LES BEGAIEMENTS DU TEMPS – A TRAVERS MOLLY, UNE ODE A NORA – tout est mêlé

Ô ma douce ton tout petit toiblanche à l’air je l’ai vue sale branlebourgeois m’a fait l’amour collant nous deux vilains Grace darling elle lui à la demie passée au lit mets ton p’tit chose falbalas pour Raoul pour parfumer les volutes noires de la chevelure de votre femme sous opulentes senorita jeunes yeux Mulvey nichons rebondis moi van du boulanger Winckle mules rouges elle sommeil rouillé errer années rêves reviennent en fin de queue Agendath ma petite pomme d’amour m’a montré son l’an prochain à dans ses culottes retour prochain dans son prochain son prochain.

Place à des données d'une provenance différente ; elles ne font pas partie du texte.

Background: an optimization exercise with open tools, aiming at a short achievable clock period and few clock cycles per item. Do not read the settings as production practice. At most, simulation tests tie the RTL to the original design; equivalence was not proved. No functional check of the RTL was part of runs 1, 2 and 6. No activity file was given, so power comes from the tool's default toggle rates.

**flow/flow/run.sh**
```bash
#!/bin/bash
set -euo pipefail
bash standard.sh SETUP_SLACK_MARGIN=5.6 finish > orfs_make.log 2>&1
```
**flow/standard.sh**
```bash
#!/bin/bash
# synth_recipe.tcl (not shown) runs the flow's synth.tcl, then flattens the netlist and writes it again
# the make line also repeats each setting of config.mk as NAME=value (left out here)
make -C /OpenROAD-flow-scripts/flow DESIGN_CONFIG=/design/flow/config.mk WORK_HOME=/design/flow/orfs CLKGATE_MAP_FILE= SYNTH_SCRIPT=/design/flow/synth_recipe.tcl "${@:-finish}"
```
**flow/config.mk**
```make
export PLATFORM = sky130hd
export DESIGN_NAME = rlc_decoder
export DESIGN_NICKNAME = rlc_decoder
export VERILOG_FILES = /design/flow/design.v
export SDC_FILE = /design/flow/constraint.sdc
export NUM_CORES = 4
export LEC_CHECK = 0
export ABC_CLOCK_PERIOD_IN_PS = 2500
export CAP_MARGIN = 20
export CORE_MARGIN = 2
export CORE_UTILIZATION = 40
export SETUP_SLACK_MARGIN = 5
export SLEW_MARGIN = 20
```
**flow/constraint.sdc**
```tcl
create_clock -name core_clock -period 8.0 [get_ports {clk}]
set_input_delay 1.6000 -clock core_clock [delete_from_list [all_inputs] [get_ports {clk}]]
set_output_delay 1.6000 -clock core_clock [all_outputs]
set_load 0.01 [all_outputs]
```
**flow/design.v**
```verilog
module rlc_decoder (
    input  wire        clk,
    input  wire        rst,           
    input  wire        arm,
    input  wire [5:0]  cfg_dw,        
    input  wire [4:0]  cfg_c,         
    input  wire [15:0] cfg_limit,     
    input  wire [6:0]  cfg_ratio,     
    output wire        idle,
    input  wire        rx_valid,
    input  wire [7:0]  rx_data,
    output wire        rx_ready,
    output wire        out_valid,
    input  wire        out_ready,
    output wire [31:0] out_data,
    output wire        out_pre,
    output wire        done,
    output wire        done_err,
    output wire [31:0] total_samples,
    output wire [31:0] delay_value
);
    localparam DEPTH = 8;
    localparam AW    = 3;
    reg         idle_q;
    reg         done_q;
    reg         err_q;
    reg         rx_ready_q;
    reg         rx_active_q;      
    reg  [5:0]  dw_q;
    reg  [4:0]  c_q;
    reg  [15:0] lim_q;
    reg  [6:0]  ratio_q;
    wire take = arm & idle_q;
    wire cfg_ok = (cfg_dw != 6'd0) && (cfg_dw <= 6'd32) && (cfg_c <= 5'd16) &&
                  (cfg_limit != 16'd0) && (cfg_ratio <= 7'd100);
    wire [6:0]  cfg_sum    = {1'b0, cfg_dw} + {2'b00, cfg_c};
    reg         rb1_q;        
    reg         rb2_q;        
    reg  [15:0] cmask_q;      
    integer j;
    always @(posedge clk) begin
        if (take) begin
            rb1_q <= (cfg_sum <= 7'd8);
            rb2_q <= (cfg_sum > 7'd8) && (cfg_sum <= 7'd16);
            for (j = 0; j < 16; j = j + 1)
                cmask_q[j] <= (j < cfg_c);
        end
    end
    wire [6:0]  sum_w      = {1'b0, dw_q} + {2'b00, c_q} + 7'd7;
    wire [2:0]  rb         = sum_w[5:3];                  
    wire [6:0]  dsum_w     = {1'b0, dw_q} + 7'd7;
    wire [2:0]  db         = dsum_w[5:3];                 
    wire [6:0]  rtop       = {1'b0, rb, 3'b000} - {2'b00, c_q};
    wire [6:0]  dtop       = {1'b0, db, 3'b000};
    reg  [5:0]  rl_sh_q;      
    reg  [6:0]  rtop_q, dtop_q;
    reg  [6:0]  ptop_q;       
    reg  [31:0] pmask_q;
    always @(posedge clk) begin
        rl_sh_q <= 6'd1 << (rb - 3'd2);
        rtop_q  <= rtop;
        dtop_q  <= dtop;
        ptop_q  <= (rtop_q < dtop_q) ? rtop_q : dtop_q;
        for (j = 0; j < 32; j = j + 1)
            pmask_q[j] <= (j < ptop_q);
    end
    reg  [17:0] pp0_q, pp1_q, pp2_q;    
    reg  [15:0] pp3_q;                  
    reg  [23:0] nrat_q;                 
    reg  [23:0] q0_q;
    reg  [18:0] q1_q;
    wire [23:0] dinit = q0_q + {1'b0, q1_q, 4'd0};
    reg         mv1_q, mv2_q, mv3_q, m_valid_q;
    always @(posedge clk) begin
        pp0_q   <= lim_q * ratio_q[1:0];
        pp1_q   <= lim_q * ratio_q[3:2];
        pp2_q   <= lim_q * ratio_q[5:4];
        pp3_q   <= ratio_q[6] ? lim_q : 16'd0;
        nrat_q  <= 24'd0 - {17'd0, ratio_q} - 24'd100;
        q0_q    <= {6'd0, pp0_q} + {4'd0, pp1_q, 2'b00} + nrat_q;
        q1_q    <= {1'b0, pp2_q} + {1'b0, pp3_q, 2'b00};
    end
    reg  [5:0]  lane_q;       
    reg         lastb_q;      
    reg         lasts_q;      
    reg  [15:0] scnt_q;       
    reg  [47:0] w_q;
    wire lastb  = lastb_q;
    wire accept = rx_valid & rx_ready_q;
    wire compl  = accept & lastb;
    reg         cmpl_q;       
    reg         cmpl_last_q;  
    wire [47:0] w_sh    = w_q >> c_q;
    wire [31:0] x_data  = w_sh[31:0];            
    wire [15:0] x_code  = w_q[15:0] & cmask_q;
    wire        x_zero  = (x_code == 16'd0);
    reg  [31:0] f_data [0:DEPTH-1];
    reg  [15:0] f_code [0:DEPTH-1];
    reg         f_zero [0:DEPTH-1];
    reg         f_last [0:DEPTH-1];
    reg  [AW-1:0] wptr_q, rptr_q;
    reg  [AW:0]   cnt_q;
    wire        f_ne   = (cnt_q != 0);
    wire        h_v    = f_ne | cmpl_q;
    wire [31:0] h_data = f_ne ? f_data[rptr_q] : x_data;
    wire [15:0] h_code = f_ne ? f_code[rptr_q] : x_code;
    wire        h_zero = f_ne ? f_zero[rptr_q] : x_zero;
    wire        h_last = f_ne ? f_last[rptr_q] : cmpl_last_q;
    wire [AW+1:0] pend = {1'b0, cnt_q} + {{AW+1{1'b0}}, cmpl_q} +
                         {{AW+1{1'b0}}, (rx_ready_q & lastb)};
    wire room = (pend <= DEPTH - 1);
    reg         ov_q;
    reg  [31:0] od_q;
    reg         opre_q;
    reg  [15:0] rem_q;
    reg         olast_q;      
    reg         olsamp_q;     
    reg  [23:0] d_q;          
    reg         ld_q;
    reg  [15:0] lcode_q;
    reg         lpre_q;
    reg  [31:0] total_q, delay_q;
    wire pre_next = ~d_q[23];
    wire fire     = ov_q & out_ready;
    wire load     = ~ov_q | (out_ready & olast_q);
    wire ld       = load & h_v & m_valid_q;
    wire pop      = ld;         
    wire push     = cmpl_q;
    assign idle          = idle_q;
    assign rx_ready      = rx_ready_q;
    assign out_valid     = ov_q;
    assign out_data      = od_q;
    assign out_pre       = opre_q;
    assign done          = done_q;
    assign done_err      = err_q;
    assign total_samples = total_q;
    assign delay_value   = delay_q;
    always @(posedge clk) begin
        if (push) begin
            f_data[wptr_q] <= x_data;
            f_code[wptr_q] <= x_code;
            f_zero[wptr_q] <= x_zero;
            f_last[wptr_q] <= cmpl_last_q;
        end
    end
    always @(posedge clk) begin
        if (take) begin
            dw_q    <= cfg_dw;
            c_q     <= cfg_c;
            lim_q   <= cfg_limit;
            ratio_q <= cfg_ratio;
        end
        if (accept) begin
            if (lane_q[0]) w_q[7:0]   <= rx_data;
            if (lane_q[1]) w_q[15:8]  <= rx_data;
            if (lane_q[2]) w_q[23:16] <= rx_data;
            if (lane_q[3]) w_q[31:24] <= rx_data;
            if (lane_q[4]) w_q[39:32] <= rx_data;
            if (lane_q[5]) w_q[47:40] <= rx_data;
        end
        if (ld) begin
            od_q     <= h_data & pmask_q;
            opre_q   <= pre_next;
            lcode_q  <= h_code;
        end
        lpre_q <= pre_next;
        if (ld) begin
            rem_q    <= h_code;
            olast_q  <= h_zero;
            olsamp_q <= h_last;
        end else if (fire) begin
            rem_q    <= rem_q - 16'd1;
            olast_q  <= (rem_q == 16'd1);
        end
    end
    always @(posedge clk) begin
        if (rst) begin
            idle_q      <= 1'b1;
            done_q      <= 1'b0;
            err_q       <= 1'b0;
            rx_ready_q  <= 1'b0;
            rx_active_q <= 1'b0;
            lane_q      <= 6'd1;
            lastb_q     <= 1'b0;
            lasts_q     <= 1'b0;
            scnt_q      <= 16'd0;
            cmpl_q      <= 1'b0;
            cmpl_last_q <= 1'b0;
            wptr_q      <= {AW{1'b0}};
            rptr_q      <= {AW{1'b0}};
            cnt_q       <= {(AW+1){1'b0}};
            ov_q        <= 1'b0;
            mv1_q       <= 1'b0;
            mv2_q       <= 1'b0;
            mv3_q       <= 1'b0;
            m_valid_q   <= 1'b0;
            ld_q        <= 1'b0;
            total_q     <= 32'd0;
            delay_q     <= 32'd0;
        end else begin
            mv1_q     <= take & cfg_ok;
            mv2_q     <= mv1_q;
            mv3_q     <= mv2_q;
            m_valid_q <= take ? 1'b0 : (m_valid_q | mv3_q);
            if (take) begin
                idle_q      <= 1'b0;
                err_q       <= ~cfg_ok;
                done_q      <= ~cfg_ok;
                rx_ready_q  <= cfg_ok;
                rx_active_q <= cfg_ok;
                lane_q      <= 6'd1;
                lastb_q     <= (cfg_sum <= 7'd8);
                lasts_q     <= (cfg_limit == 16'd1);
                scnt_q      <= cfg_limit;
                total_q     <= 32'd0;
                delay_q     <= 32'd0;
            end else begin
                if (accept) begin
                    if (lastb) begin
                        lane_q  <= 6'd1;
                        lastb_q <= rb1_q;
                        scnt_q  <= scnt_q - 16'd1;
                        lasts_q <= (scnt_q == 16'd2);
                    end else begin
                        lane_q  <= {lane_q[4:0], 1'b0};
                        lastb_q <= lane_q[0] ? rb2_q : |(lane_q[5:1] & rl_sh_q[5:1]);
                    end
                end
                if (accept & lastb & lasts_q)
                    rx_active_q <= 1'b0;
                rx_ready_q <= rx_active_q & ~(accept & lastb & lasts_q) & room;
                if (mv3_q)
                    d_q <= dinit;
                else if (ld)
                    d_q <= d_q - 24'd100;
                if (ld)
                    ov_q <= 1'b1;
                else if (fire & olast_q)
                    ov_q <= 1'b0;
                done_q <= fire & olast_q & olsamp_q;
                if (done_q)
                    idle_q <= 1'b1;
                if (ld_q) begin
                    total_q <= total_q + {16'd0, lcode_q} + 32'd1;
                    if (lpre_q)
                        delay_q <= delay_q + {16'd0, lcode_q} + 32'd1;
                end
            end
            ld_q        <= ld;
            cmpl_q      <= compl;
            cmpl_last_q <= compl & lasts_q;
            if (push)
                wptr_q <= wptr_q + 1'b1;
            if (pop)
                rptr_q <= rptr_q + 1'b1;
            cnt_q <= cnt_q + {{AW{1'b0}}, push} - {{AW{1'b0}}, pop};
        end
    end
endmodule
```
==> results by group, run 1 <==
Logic synthesis
  – Post-synthesis xor/xnor area fraction: under 10%
  – Synth Area in Compound Gates: 9.53%
  – Yosys reg bits: between 800 and 900
  – Syn Inst Count: about 3300
  – Syn avg cell area: ~13 sq um
  – Synth top cells by count: edfxtp_1 (588), dfxtp_1 (289), nand2_1 (284)
  – Synth Area in Adders: 6.44%
  – Top-area cell type share of the netlist area: a little over two fifths
  – Largest cells by area after synthesis: edfxtp_1 (42%), dfxtp_1 (14%), mux4_2 (7.7%)
  – Post-synth EDFFs: just under 600
  – Cell area after synthesis: approximately 42000 sq um
  – Mux cell area share after synthesis: between 10% and 20%
  – Yosys cell types: 87
  – Synth Warn #: 1
  – Largest family of logic cells by synthesized area: simple AND/OR/NAND/NOR gates
  – Syn_nets: ~3600
  – Most frequent cell after synthesis: edfxtp_1
  – Simple-gate share of the synthesized area: between 10 and 15%
  – Area leader, netlist: edfxtp_1
  – Ys async rst share: 0%
  – Seq/Total Area, Yosys: a little under three fifths
  – Ys flop type: edfxtp_1

Finish
  – Fill cells: 8521
  – Share of layout cells above drive strength 1: around 36%
  – Area growth from synthesis to layout: 32.8%
  – Nets: approximately 4100
  – Final Util: a little over half
  – Antenna Cells: 0

STA
  – Slew margin rel.: approximately 25%
  – Setup TNS Final: 0 ps
  – Final period util: 36.5%
  – Final Hold Violating Endpoints: 0
  – Final hold slack: ~330 ps
  – Skew final: 56.9 ps
  – Max Slew Vio Count: 0
  – RSZ-0062 raised after global routing: true
  – Worst-Margin Slew: 1130 ps
  – Achievable clock frequency: 0.342 GHz
  – Final setup violation count: 0
  – Tmin final: approximately 3000 ps

Drt
  – DR vias/cell: roughly 5.5
  – DR WL/cell: 22.0 microns
  – DRC violations left: 0
  – Vias: 29110
  – Starting DRC count in detailed routing: 2490
  – Total Routed Length: between 100000 and 150000 microns
  – TritonRoute pass-1 iters: 5
  – Post-DRT Antenna Nets: 0

Critical path
  – CP cell instances: buf_2
  – CP Max Fanout: 1
  – CP max stage cell: edfxtp_1
  – CP required: ~6400 ps
  – Startpoint Class: register
  – Critical path endpoint category: primary output
  – WS Path Type: reg -> out
  – Arr. time, crit path: roughly 1300 ps
  – Largest stage delay, worst path: about 440 ps
  – Crit-path leading delay family: flip-flops
  – Crit path buffers/inverters: 1

Clocking
  – CTS Hold Bufs: 0
  – H-Tree Depth: 3
  – CTS Buffer Depth: 3
  – Clk latency of the worst-skew pair: between 700 and 800 ps
  – Num CTS Buffers: between 90 and 100
  – CTS root buf: clkbuf_16
  – CTS sink cnt: between 800 and 900
  – Worst-path clk slew: approximately 70 ps
  – CTS tree: yes

Placement
  – DP HPWL: about 67000 microns
  – PortBufs: ~150
  – GP Congestion: approximately 0.84

Global route
  – Remaining global-route overflow: 0
  – GRT Total Usage: between 20% and 30%
  – Initial antenna violation count: 0
  – Largest net degree at the start of global routing: 68
  – Global-route wire length before repair: around 170000 microns
  – Vias in the first global route: about 29000

Floorplan
  – Io pins: approximately 150
  – Die width: ~330 microns
  – Row count: roughly 120
  – Height of the die: 326 microns
  – Core box area: ~100000 sq um
  – Initial Utilization: 40.3%
  – Die Footprint: about 110000 sq um

Job
  – Maxcap violations: 0

Power and ir drop
  – P per Cell Area: 224 nW/um^2
  – LEAKAGE: around 20 nW
  – Max IR drop VDD: between 150 and 200 uV

Worst hold path
  – Hold Crit Class: reg -> reg

Status
  – Outcome: timing/DRC/antenna clean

LES BEGAIEMENTS DU TEMPS – A TRAVERS MOLLY, UNE ODE A NORA – tout est pareil … ou pas …

NORA EN MOLLY

Elle m’embrassait. Ma jeunesse, c’est bien fini. On ne l’a qu’une fois.Elle aussi. Prendre le train là demain. Non. Revenir, c’est pas la même chose… Rien de neuf sous le soleil. Retour des saisons. L’histoire se répète. O rocs et pics me voici parmi vous une fois encore.Vie, amour, voyage autour de votre petit monde à vous. Et maintenant.

S’AIMER LES YEUX DANS LES YEUX

Elle percevait cette magique attirance dans ses yeux. Elle était prête au grand sacrifice. Elle le regarda un instant et rencontrant son regard, ce fut un éclair en elle. Une incandescente passion marquait ce visage, passion muette comme une tombe et qui l’avait faite sienne.

Le souffle coupé d’excitation à mesure que ça montait plus haut, toujours lus haut.

UN HOMME A.PERCU ET IN.ACCESSIBLE – LOIN ET PRES

Bien qu’il fût d’une nature passionnée, Gerty pouvait constater quelle faculté il avait de rester maître de soi. D’un instant à l’autre, il était passé de l’état d’adoration en lequel le jetait la vision d’une beauté qui le tenait en extase au sang froid de l’impassible gentleman, apte à cotrôler chacun des traits de sa physionomie distinguée.